The original sports centre was designed by Cordingley and McIntyre and constructed by R.E. Coleman Ltd between 1961 and 1965. It was opened on 8 May 1965 by Clive Rowlands, captain of the Welsh rugby team, as "Maiden Castle Sports Hall and Playing Fields", with an athletics meeting being held the same day. An all-weather hockey pitch was added in the early 1970s and a footbridge was built across the River Wear, allowing for the development of more pitches on the east bank of the river.

Expansion of the facilities was proposed in 1981 and funds were raised as part of Durham University's 150th anniversary appeal.

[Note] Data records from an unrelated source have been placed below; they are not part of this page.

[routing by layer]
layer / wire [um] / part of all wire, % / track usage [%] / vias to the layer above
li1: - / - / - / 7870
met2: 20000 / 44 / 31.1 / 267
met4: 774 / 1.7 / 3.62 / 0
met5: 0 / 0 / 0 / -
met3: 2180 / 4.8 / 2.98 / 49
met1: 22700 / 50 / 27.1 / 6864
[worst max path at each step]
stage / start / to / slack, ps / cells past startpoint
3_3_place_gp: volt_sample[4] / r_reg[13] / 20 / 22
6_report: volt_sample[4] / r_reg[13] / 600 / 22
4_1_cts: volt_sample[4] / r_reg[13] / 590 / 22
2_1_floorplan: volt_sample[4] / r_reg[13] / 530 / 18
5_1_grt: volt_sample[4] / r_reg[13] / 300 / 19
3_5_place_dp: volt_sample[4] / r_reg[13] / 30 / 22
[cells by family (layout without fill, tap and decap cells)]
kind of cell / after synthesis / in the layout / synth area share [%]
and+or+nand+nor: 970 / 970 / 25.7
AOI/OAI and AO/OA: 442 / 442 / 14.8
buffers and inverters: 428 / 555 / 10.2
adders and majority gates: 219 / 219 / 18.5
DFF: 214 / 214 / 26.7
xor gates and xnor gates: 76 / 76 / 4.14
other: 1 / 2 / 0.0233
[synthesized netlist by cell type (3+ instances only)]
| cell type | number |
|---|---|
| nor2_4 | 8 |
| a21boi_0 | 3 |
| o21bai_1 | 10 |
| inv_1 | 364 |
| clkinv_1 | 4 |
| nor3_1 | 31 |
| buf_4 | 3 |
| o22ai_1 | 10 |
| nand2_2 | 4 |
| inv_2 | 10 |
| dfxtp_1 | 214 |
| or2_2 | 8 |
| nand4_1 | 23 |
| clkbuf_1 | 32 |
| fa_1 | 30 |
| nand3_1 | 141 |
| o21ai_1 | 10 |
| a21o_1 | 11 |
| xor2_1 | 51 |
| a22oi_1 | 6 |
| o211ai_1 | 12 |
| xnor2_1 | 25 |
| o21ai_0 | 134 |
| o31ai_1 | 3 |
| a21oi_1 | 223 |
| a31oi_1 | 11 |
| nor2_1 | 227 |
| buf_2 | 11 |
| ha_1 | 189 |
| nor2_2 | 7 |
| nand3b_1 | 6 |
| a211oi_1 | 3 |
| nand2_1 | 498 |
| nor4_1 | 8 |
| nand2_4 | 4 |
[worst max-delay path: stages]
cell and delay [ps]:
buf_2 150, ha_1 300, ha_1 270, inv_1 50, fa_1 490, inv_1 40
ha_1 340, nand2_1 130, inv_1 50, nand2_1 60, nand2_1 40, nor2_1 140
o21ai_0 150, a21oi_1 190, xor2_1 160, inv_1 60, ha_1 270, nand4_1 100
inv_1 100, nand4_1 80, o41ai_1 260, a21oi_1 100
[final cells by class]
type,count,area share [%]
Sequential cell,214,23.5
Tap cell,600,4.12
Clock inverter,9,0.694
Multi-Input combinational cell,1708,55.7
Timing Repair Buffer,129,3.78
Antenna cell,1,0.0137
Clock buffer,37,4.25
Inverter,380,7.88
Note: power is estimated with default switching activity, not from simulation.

This led to its redevelopment as the Graham Sports Centre over 1984 to 1988, named (from January 1985) after university registrar Ian Graham who had died in December 1984.

In 2001 the sports centre was refurbished and upgrades were made to the artificial pitch, running track and tennis courts. In 2002 a new water-based astroturf hockey pitch was opened alongside the existing all-weather pitch.

A £6.7 million upgrade to Maiden Castle, including £500,000 from Sport England, to add indoor cricket nets, a fencing piste and a powered indoor rowing tank was begun in 2009 as part of the sporting legacy of the 2012 Olympic Games. A 3G rubber crumb artificial pitch was installed for the start of the 2009/10 season. The renovated centre was opened in 2012 by Sport and Olympics Minister, Hugh Robertson. Facilities at Maiden Castle were used for training by the Sri Lanka Olympic badminton team prior to the games. A further £500,000 grant from Sport England in 2013 enabled construction of a second 3G rubber crumb artificial pitch. The pitch was officially opened with a lacrosse match between Durham University's women's team and the Team England development squad.

In 2017–19 a major upgrade to Maiden Castle was carried out at a cost of £35 million. External work in 2017 saw the installation of a third 3G rubber crumb inside the running track, the resurfacing of the existing water-based artificial hockey pitch and the reconstruction of the sand-based hockey pitch as a water-based pitch, as well as upgrades to the carparking at the site. Internal work and extensions to the existing buildings, designed by FaulknerBrowns Architects and built by Galliford Try over 2018–19, saw the addition of a 12 court sports hall, indoor cricket centre, sports labs, indoor tennis and squash courts and a new fitness suite, as well as the construction of sports laboratories for use in sports science degree programmes. However, the expansion raised opposition from the City of Durham Trust as the site lies within the North East Green Belt and there were concerns about the environmental impact of the floodlights. Durham County Council's senior planning officer found that the development was inappropriate for green belt land but that the harm was "less than substantial" and outweighed by the benefits of maximizing participation in sport.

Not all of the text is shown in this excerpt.